What causes women to lose their sex drive? There are no medical reasons for this. Then they wonder why their husbands have an affair!

I don’t think she would ever have an affair, so I don’t think it’s another man.

I do want a fun and active sex life and I am starting to wonder if maybe I can have this with the right person who can balance both? — Confused Husband

Dear Husband: Not only women lose their sex drive; my own inbox reveals that men lose their drive, too.

You are incorrect when you assert that there are no medical reasons for this. Myriad physical and psychological issues come into play.

The way you portray your marriage — being with your best friend, getting along well and basically living peacefully — makes it sound ideal in many ways. There is a high likelihood that even if you found a new partner, the same sexual dynamic would settle in if you were lucky enough to be together for almost two decades. You are fortunate to have a happy relationship to build upon.

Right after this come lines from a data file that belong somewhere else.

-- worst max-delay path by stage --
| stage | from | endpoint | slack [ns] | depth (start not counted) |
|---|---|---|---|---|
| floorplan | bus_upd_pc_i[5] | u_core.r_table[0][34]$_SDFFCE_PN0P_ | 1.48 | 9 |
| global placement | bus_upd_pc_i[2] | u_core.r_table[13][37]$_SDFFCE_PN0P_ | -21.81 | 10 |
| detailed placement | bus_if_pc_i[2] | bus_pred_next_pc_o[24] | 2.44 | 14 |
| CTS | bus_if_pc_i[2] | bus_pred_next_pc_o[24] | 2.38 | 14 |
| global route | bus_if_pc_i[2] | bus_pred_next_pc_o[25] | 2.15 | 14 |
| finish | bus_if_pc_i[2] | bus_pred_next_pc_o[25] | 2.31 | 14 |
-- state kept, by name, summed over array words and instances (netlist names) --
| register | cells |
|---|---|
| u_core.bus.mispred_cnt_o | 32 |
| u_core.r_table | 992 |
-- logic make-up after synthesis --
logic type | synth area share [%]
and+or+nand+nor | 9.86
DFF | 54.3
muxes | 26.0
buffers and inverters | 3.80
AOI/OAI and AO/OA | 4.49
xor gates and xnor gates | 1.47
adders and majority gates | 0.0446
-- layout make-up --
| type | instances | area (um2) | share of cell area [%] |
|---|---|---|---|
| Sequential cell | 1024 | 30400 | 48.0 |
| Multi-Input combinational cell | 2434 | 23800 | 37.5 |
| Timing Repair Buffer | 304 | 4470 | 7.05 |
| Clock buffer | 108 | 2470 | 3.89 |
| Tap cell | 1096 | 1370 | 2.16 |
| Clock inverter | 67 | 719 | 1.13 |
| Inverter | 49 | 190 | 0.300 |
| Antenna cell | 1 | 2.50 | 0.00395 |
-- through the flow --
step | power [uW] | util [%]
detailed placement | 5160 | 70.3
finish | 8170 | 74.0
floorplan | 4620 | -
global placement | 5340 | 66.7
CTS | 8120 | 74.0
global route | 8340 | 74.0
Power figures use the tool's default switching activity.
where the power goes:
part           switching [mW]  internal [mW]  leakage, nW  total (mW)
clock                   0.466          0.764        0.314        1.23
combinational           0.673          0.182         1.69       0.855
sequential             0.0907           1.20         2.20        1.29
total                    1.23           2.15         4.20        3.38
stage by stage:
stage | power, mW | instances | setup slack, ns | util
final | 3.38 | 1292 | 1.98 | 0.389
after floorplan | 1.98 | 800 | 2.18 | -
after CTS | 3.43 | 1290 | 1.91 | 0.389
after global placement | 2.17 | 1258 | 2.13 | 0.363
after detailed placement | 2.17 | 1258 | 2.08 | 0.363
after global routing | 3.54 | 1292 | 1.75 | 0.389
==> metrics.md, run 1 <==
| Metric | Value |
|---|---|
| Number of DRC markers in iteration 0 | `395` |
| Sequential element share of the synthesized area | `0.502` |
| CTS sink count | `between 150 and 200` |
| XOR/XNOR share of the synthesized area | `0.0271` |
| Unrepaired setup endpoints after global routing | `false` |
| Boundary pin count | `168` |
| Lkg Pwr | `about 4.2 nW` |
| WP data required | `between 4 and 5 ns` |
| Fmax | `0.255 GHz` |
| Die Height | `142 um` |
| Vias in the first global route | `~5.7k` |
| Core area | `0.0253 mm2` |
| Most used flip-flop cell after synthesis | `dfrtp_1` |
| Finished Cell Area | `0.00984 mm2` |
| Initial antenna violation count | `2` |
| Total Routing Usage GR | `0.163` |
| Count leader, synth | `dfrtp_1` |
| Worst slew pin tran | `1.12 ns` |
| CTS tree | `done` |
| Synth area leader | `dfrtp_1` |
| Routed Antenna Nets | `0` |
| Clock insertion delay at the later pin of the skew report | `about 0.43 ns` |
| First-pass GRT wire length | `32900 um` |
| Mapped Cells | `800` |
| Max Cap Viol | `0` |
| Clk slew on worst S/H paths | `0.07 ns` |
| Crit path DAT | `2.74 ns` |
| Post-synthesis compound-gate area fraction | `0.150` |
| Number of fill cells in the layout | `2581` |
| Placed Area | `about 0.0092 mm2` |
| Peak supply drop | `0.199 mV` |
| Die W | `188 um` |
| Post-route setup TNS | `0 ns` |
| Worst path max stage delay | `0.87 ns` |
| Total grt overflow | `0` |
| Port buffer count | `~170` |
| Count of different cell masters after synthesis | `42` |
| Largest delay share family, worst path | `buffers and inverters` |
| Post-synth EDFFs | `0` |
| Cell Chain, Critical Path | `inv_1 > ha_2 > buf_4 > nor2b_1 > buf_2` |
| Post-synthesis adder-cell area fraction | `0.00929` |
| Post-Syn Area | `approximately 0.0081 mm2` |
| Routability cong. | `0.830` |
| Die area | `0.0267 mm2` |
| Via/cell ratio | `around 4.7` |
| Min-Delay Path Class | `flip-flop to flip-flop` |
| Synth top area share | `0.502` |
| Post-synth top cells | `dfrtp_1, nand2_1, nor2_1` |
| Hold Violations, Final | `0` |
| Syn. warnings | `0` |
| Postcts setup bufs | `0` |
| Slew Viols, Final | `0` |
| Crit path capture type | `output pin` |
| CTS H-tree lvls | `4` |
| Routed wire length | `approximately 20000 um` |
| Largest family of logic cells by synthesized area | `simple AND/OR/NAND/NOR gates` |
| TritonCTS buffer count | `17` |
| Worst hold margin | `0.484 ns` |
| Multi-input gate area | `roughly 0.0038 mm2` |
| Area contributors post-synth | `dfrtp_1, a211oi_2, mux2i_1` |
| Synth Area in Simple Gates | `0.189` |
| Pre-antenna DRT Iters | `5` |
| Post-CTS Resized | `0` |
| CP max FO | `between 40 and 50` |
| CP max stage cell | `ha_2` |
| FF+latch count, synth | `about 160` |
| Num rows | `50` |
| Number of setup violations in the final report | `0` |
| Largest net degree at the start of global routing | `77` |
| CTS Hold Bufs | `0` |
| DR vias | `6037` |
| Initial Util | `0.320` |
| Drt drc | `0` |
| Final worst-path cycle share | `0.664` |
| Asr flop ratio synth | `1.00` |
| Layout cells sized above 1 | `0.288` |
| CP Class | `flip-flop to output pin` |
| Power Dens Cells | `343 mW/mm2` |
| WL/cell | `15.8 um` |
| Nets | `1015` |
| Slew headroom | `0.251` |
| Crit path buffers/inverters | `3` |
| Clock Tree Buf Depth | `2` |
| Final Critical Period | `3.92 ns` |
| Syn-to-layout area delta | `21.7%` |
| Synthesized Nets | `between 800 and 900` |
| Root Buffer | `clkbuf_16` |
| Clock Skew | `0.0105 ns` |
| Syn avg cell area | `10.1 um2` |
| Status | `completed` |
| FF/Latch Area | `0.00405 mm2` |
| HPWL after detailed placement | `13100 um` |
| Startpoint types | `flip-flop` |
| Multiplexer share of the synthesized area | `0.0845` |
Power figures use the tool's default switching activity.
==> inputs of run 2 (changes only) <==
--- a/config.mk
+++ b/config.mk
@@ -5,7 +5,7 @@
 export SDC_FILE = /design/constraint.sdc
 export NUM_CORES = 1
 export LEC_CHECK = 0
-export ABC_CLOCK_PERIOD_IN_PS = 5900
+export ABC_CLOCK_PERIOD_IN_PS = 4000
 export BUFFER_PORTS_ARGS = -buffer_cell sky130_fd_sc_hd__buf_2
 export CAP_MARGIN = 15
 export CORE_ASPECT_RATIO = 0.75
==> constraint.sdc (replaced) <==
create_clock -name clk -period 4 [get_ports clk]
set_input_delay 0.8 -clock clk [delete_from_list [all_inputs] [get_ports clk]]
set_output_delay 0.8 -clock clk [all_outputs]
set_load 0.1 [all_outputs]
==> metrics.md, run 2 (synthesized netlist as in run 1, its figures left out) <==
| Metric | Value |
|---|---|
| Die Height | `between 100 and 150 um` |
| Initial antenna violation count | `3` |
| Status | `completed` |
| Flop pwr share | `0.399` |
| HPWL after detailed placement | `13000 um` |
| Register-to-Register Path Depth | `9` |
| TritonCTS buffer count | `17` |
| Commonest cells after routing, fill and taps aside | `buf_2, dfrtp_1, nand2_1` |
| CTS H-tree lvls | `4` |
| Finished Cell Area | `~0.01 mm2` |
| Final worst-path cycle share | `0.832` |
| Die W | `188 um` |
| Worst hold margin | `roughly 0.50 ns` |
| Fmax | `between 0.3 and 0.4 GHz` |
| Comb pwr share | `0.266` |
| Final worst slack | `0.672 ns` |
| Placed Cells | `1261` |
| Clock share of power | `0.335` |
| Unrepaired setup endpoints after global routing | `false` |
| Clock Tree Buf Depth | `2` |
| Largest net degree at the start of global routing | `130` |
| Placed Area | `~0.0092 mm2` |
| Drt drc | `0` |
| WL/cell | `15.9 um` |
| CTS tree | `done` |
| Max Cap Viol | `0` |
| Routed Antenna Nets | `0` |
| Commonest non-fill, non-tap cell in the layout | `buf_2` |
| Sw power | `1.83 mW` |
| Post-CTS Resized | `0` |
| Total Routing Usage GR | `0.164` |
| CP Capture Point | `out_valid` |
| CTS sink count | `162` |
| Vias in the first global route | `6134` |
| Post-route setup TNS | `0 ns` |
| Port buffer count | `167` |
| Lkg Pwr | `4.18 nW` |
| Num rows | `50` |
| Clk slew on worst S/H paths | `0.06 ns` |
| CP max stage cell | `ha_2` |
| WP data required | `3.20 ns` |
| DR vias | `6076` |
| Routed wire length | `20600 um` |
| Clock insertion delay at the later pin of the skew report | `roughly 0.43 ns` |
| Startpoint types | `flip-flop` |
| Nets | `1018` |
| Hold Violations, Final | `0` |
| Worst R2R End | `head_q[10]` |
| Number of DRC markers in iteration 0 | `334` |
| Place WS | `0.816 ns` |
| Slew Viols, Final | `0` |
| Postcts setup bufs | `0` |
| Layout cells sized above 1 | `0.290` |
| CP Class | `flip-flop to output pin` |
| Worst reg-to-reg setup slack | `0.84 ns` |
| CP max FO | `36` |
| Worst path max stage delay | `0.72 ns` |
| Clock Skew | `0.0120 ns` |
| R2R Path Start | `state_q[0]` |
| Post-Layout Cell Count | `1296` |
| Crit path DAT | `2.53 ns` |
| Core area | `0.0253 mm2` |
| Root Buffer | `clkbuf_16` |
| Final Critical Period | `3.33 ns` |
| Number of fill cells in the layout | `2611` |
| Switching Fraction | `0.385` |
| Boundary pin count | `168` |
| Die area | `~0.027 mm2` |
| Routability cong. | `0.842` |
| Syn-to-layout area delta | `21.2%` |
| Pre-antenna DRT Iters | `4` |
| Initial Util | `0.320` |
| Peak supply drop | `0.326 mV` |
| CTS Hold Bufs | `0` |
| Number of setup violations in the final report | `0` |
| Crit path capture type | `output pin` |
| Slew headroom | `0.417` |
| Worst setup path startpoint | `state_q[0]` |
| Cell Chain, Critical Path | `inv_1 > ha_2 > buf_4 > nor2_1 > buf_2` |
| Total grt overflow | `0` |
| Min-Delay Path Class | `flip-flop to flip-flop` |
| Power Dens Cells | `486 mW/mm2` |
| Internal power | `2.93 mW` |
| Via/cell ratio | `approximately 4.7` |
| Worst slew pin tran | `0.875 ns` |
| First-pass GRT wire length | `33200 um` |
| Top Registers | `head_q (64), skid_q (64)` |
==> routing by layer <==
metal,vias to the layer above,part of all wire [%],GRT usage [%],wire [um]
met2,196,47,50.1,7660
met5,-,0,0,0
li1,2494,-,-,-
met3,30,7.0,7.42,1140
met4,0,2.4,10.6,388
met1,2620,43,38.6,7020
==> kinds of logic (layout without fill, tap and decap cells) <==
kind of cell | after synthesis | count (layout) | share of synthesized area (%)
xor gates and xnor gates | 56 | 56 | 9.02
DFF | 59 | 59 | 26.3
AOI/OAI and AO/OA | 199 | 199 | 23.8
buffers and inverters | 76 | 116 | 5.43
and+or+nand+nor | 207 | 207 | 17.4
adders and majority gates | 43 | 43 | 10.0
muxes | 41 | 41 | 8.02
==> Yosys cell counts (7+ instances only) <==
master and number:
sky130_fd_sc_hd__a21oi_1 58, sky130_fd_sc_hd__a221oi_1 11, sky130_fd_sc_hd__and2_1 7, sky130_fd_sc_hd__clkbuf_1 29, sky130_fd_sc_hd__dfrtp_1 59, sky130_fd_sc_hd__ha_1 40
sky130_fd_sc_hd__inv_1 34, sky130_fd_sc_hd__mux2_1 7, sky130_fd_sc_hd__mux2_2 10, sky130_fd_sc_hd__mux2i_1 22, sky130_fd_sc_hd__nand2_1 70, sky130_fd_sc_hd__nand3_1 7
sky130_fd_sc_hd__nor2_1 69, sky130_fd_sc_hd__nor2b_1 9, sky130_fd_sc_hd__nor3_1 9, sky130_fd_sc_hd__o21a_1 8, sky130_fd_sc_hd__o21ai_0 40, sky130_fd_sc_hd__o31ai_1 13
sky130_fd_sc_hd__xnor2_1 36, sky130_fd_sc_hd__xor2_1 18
==> src/flat_wrapper.sv <==
// flat-port wrapper written by rule: the top's interface ports become plain ports
module microseq_ctrl_flat 
#(
  parameter int T_STATES  = 6,
  parameter bit EARLY_END = 1'b1
)
  (clk, rst_n, bus_ena, bus_opcode, bus_flag_c, bus_flag_z, bus_resume, bus_ctrl_out, bus_step, bus_instr_done, bus_halted);
  microseq_ctrl_if #(.STEP_W(3)) bus_i ();
  input logic clk;
  input logic rst_n;
  input wire logic [$bits(bus_i.ena)-1:0] bus_ena;
  input wire logic [$bits(bus_i.opcode)-1:0] bus_opcode;
  input wire logic [$bits(bus_i.flag_c)-1:0] bus_flag_c;
  input wire logic [$bits(bus_i.flag_z)-1:0] bus_flag_z;
  input wire logic [$bits(bus_i.resume)-1:0] bus_resume;
  output wire logic [$bits(bus_i.ctrl_out)-1:0] bus_ctrl_out;
  output wire logic [$bits(bus_i.step)-1:0] bus_step;
  output wire logic [$bits(bus_i.instr_done)-1:0] bus_instr_done;
  output wire logic [$bits(bus_i.halted)-1:0] bus_halted;
  assign bus_i.ena = bus_ena;
  assign bus_i.opcode = bus_opcode;
  assign bus_i.flag_c = bus_flag_c;
  assign bus_i.flag_z = bus_flag_z;
  assign bus_i.resume = bus_resume;
  assign bus_ctrl_out = bus_i.ctrl_out;
  assign bus_step = bus_i.step;
  assign bus_instr_done = bus_i.instr_done;
  assign bus_halted = bus_i.halted;
  microseq_ctrl #(.T_STATES(T_STATES), .EARLY_END(EARLY_END)) u_core (.clk(clk), .rst_n(rst_n), .bus(bus_i));
endmodule
`config.mk`:
```
export PLATFORM = sky130hd
export DESIGN_NAME = pipe_stage_reg
export DESIGN_NICKNAME = d
export VERILOG_FILES = /design/src/rtl/cpu_pkg.sv /design/src/rtl/pipe_stage_reg_sat_counter.sv /design/src/rtl/pipe_stage_reg.sv
export SDC_FILE = /design/constraint.sdc
export NUM_CORES = 1
export LEC_CHECK = 0
export CAP_MARGIN = 20
export CELL_PAD_IN_SITES_DETAIL_PLACEMENT = 1
export CELL_PAD_IN_SITES_GLOBAL_PLACEMENT = 1
export CORE_UTILIZATION = 36
export CTS_CLUSTER_SIZE = 28
export DETAILED_ROUTE_END_ITERATION = 7
export PLACE_DENSITY_LB_ADDON = 0.1
export SLEW_MARGIN = 20
export SYNTH_ARGS = -nofsm -noshare
export SYNTH_HDL_FRONTEND = slang
export SYNTH_HIERARCHICAL = 1
export SYNTH_SLANG_ARGS = --single-unit
```
`constraint.sdc`:
```
create_clock -name clk -period 4.43 [get_ports clk]
set_input_delay 0.886 -clock clk [delete_from_list [all_inputs] [get_ports clk]]
set_output_delay 0.886 -clock clk [all_outputs]
set_load 0.02 [all_outputs]
```
[src/rtl/axis_upsizer.sv]
// axis_upsizer: AXI-Stream width up-converter.
// Packs RATIO = DW_OUT/DW_IN narrow input beats into one wide output word.
// The first beat goes in lane 0, which holds the least-significant bits.
// s_tlast flushes a partial word early; the unwritten lanes read 0 and have
// keep=0. The output word sits in a register and supports full back-pressure.
//
// Ports:
//   clk, reset           single clock; asynchronous active-high reset
//   s_tdata/s_tvalid/s_tready/s_tlast   narrow input stream
//   m_tdata/m_tkeep/m_tvalid/m_tready/m_tlast   wide output stream
//
// Output stage states:
//   state     | meaning
//   OUT_EMPTY | no word held, m_tvalid=0
//   OUT_FULL  | word held in output register, m_tvalid=1
module axis_upsizer #(
   parameter  int DW_IN  = 8,
   parameter  int DW_OUT = 32,
   localparam int RATIO  = DW_OUT / DW_IN
) (
   input  logic              clk,
   input  logic              reset,
   input  logic [DW_IN-1:0]  s_tdata,
   input  logic              s_tvalid,
   output logic              s_tready,
   input  logic              s_tlast,
   output logic [DW_OUT-1:0] m_tdata,
   output logic [RATIO-1:0]  m_tkeep,
   output logic              m_tvalid,
   input  logic              m_tready,
   output logic              m_tlast
);

   localparam int CNT_W = (RATIO > 1) ? $clog2(RATIO) : 1;
   localparam logic [CNT_W-1:0] CNT_LAST = CNT_W'(RATIO - 1);

   if ((DW_IN < 1) || (DW_OUT < DW_IN) || ((DW_OUT % DW_IN) != 0)) begin : g_bad_width
      $error("axis_upsizer: DW_OUT must be a positive integer multiple of DW_IN");
   end

   typedef enum logic {
      OUT_EMPTY = 1'b0,
      OUT_FULL  = 1'b1
   } out_state_t;

   out_state_t        state_q, state_d;
   logic [CNT_W-1:0]  cnt_q, cnt_d;
   logic [DW_OUT-1:0] acc_q, acc_d;
   logic [RATIO-1:0]  keep_q, keep_d;
   logic [DW_OUT-1:0] data_q, data_d;
   logic [RATIO-1:0]  tkeep_q, tkeep_d;
   logic              tlast_q, tlast_d;

   logic              in_hs;
   logic              complete;
   logic [DW_OUT-1:0] acc_merge;
   logic [RATIO-1:0]  keep_merge;

   // Input is held off whenever the output register cannot take a new word,
   // even for beats that would not complete one. This keeps the pack stage
   // simple: a completing beat can always load the output register.
   assign s_tready = !reset && ((state_q == OUT_EMPTY) || m_tready);
   assign m_tvalid = (state_q == OUT_FULL);
   assign m_tdata  = data_q;
   assign m_tkeep  = tkeep_q;
   assign m_tlast  = tlast_q;

   assign in_hs    = s_tvalid && s_tready;
   assign complete = in_hs && (s_tlast || (cnt_q == CNT_LAST));

   // Current beat merged into the accumulator. s_tdata only reaches the
   // registers through the in_hs-qualified paths below, so garbage on an
   // idle bus never lands in the accumulator.
   always_comb begin
      acc_merge  = acc_q;
      keep_merge = keep_q;
      for (int k = 0; k < RATIO; k++) begin
         if (cnt_q == CNT_W'(k)) begin
            acc_merge[k*DW_IN +: DW_IN] = s_tdata;
            keep_merge[k]               = 1'b1;
         end
      end
   end

   always_comb begin
      cnt_d  = cnt_q;
      acc_d  = acc_q;
      keep_d = keep_q;
      if (in_hs) begin
         if (complete) begin
            cnt_d  = '0;
            acc_d  = '0;
            keep_d = '0;
         end else begin
            cnt_d  = cnt_q + CNT_W'(1);
            acc_d  = acc_merge;
            keep_d = keep_merge;
         end
      end
   end

   always_comb begin
      state_d = state_q;
      data_d  = data_q;
      tkeep_d = tkeep_q;
      tlast_d = tlast_q;
      case (state_q)
         OUT_EMPTY: begin
            if (complete) begin
               state_d = OUT_FULL;
               data_d  = acc_merge;
               tkeep_d = keep_merge;
               tlast_d = s_tlast;
            end
         end
         OUT_FULL: begin
            // A completing beat here implies m_tready (s_tready gating), so
            // the held word drains and the new one loads with no bubble.
            if (complete) begin
               data_d  = acc_merge;
               tkeep_d = keep_merge;
               tlast_d = s_tlast;
            end else if (m_tready) begin
               state_d = OUT_EMPTY;
            end
         end
         default: state_d = OUT_EMPTY;
      endcase
   end

   always_ff @(posedge clk or posedge reset) begin
      if (reset) begin
         state_q <= OUT_EMPTY;
         cnt_q   <= '0;
         acc_q   <= '0;
         keep_q  <= '0;
         data_q  <= '0;
         tkeep_q <= '0;
         tlast_q <= 1'b0;
      end else begin
         state_q <= state_d;
         cnt_q   <= cnt_d;
         acc_q   <= acc_d;
         keep_q  <= keep_d;
         data_q  <= data_d;
         tkeep_q <= tkeep_d;
         tlast_q <= tlast_d;
      end
   end

endmodule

You don’t mention speaking to your wife about this. You also don’t mention things you could do differently to ignite the spark and keep the flame burning.

Before you resort to making assumptions about people having affairs, you should try the universal aphrodisiac: communication. Intimacy starts there.

Dear Amy: I was divorced a year ago after 19 years of marriage. Like most divorces, it was difficult. It is still difficult for many reasons.

Even though I am having a hard time, my family has insisted on continuing a close relationship with him. In fact, my sister and her family are taking a trip with my former husband, his girlfriend and our daughter. Among other things, I feel it is far too soon to be taking my daughter on a trip with his new girlfriend.

My family knows my feelings and knows this is extremely hurtful to me but they see nothing wrong with it. My mother actually said to me, “I don’t see the problem — you’re divorced.”

What am I missing here? — Sad

Dear Sad: What you are missing is a family that is willing to step across the divorce divide and be on your side.

One of the unfortunate aspects of divorce is how it affects all family relationships. Family members sometimes have to establish and maintain some emotional and actual distance from people they are otherwise very fond of.

They want their friendship with your ex to continue unfettered and unchanged.

I assume there are other factors at play, but I agree with you that this is inappropriate.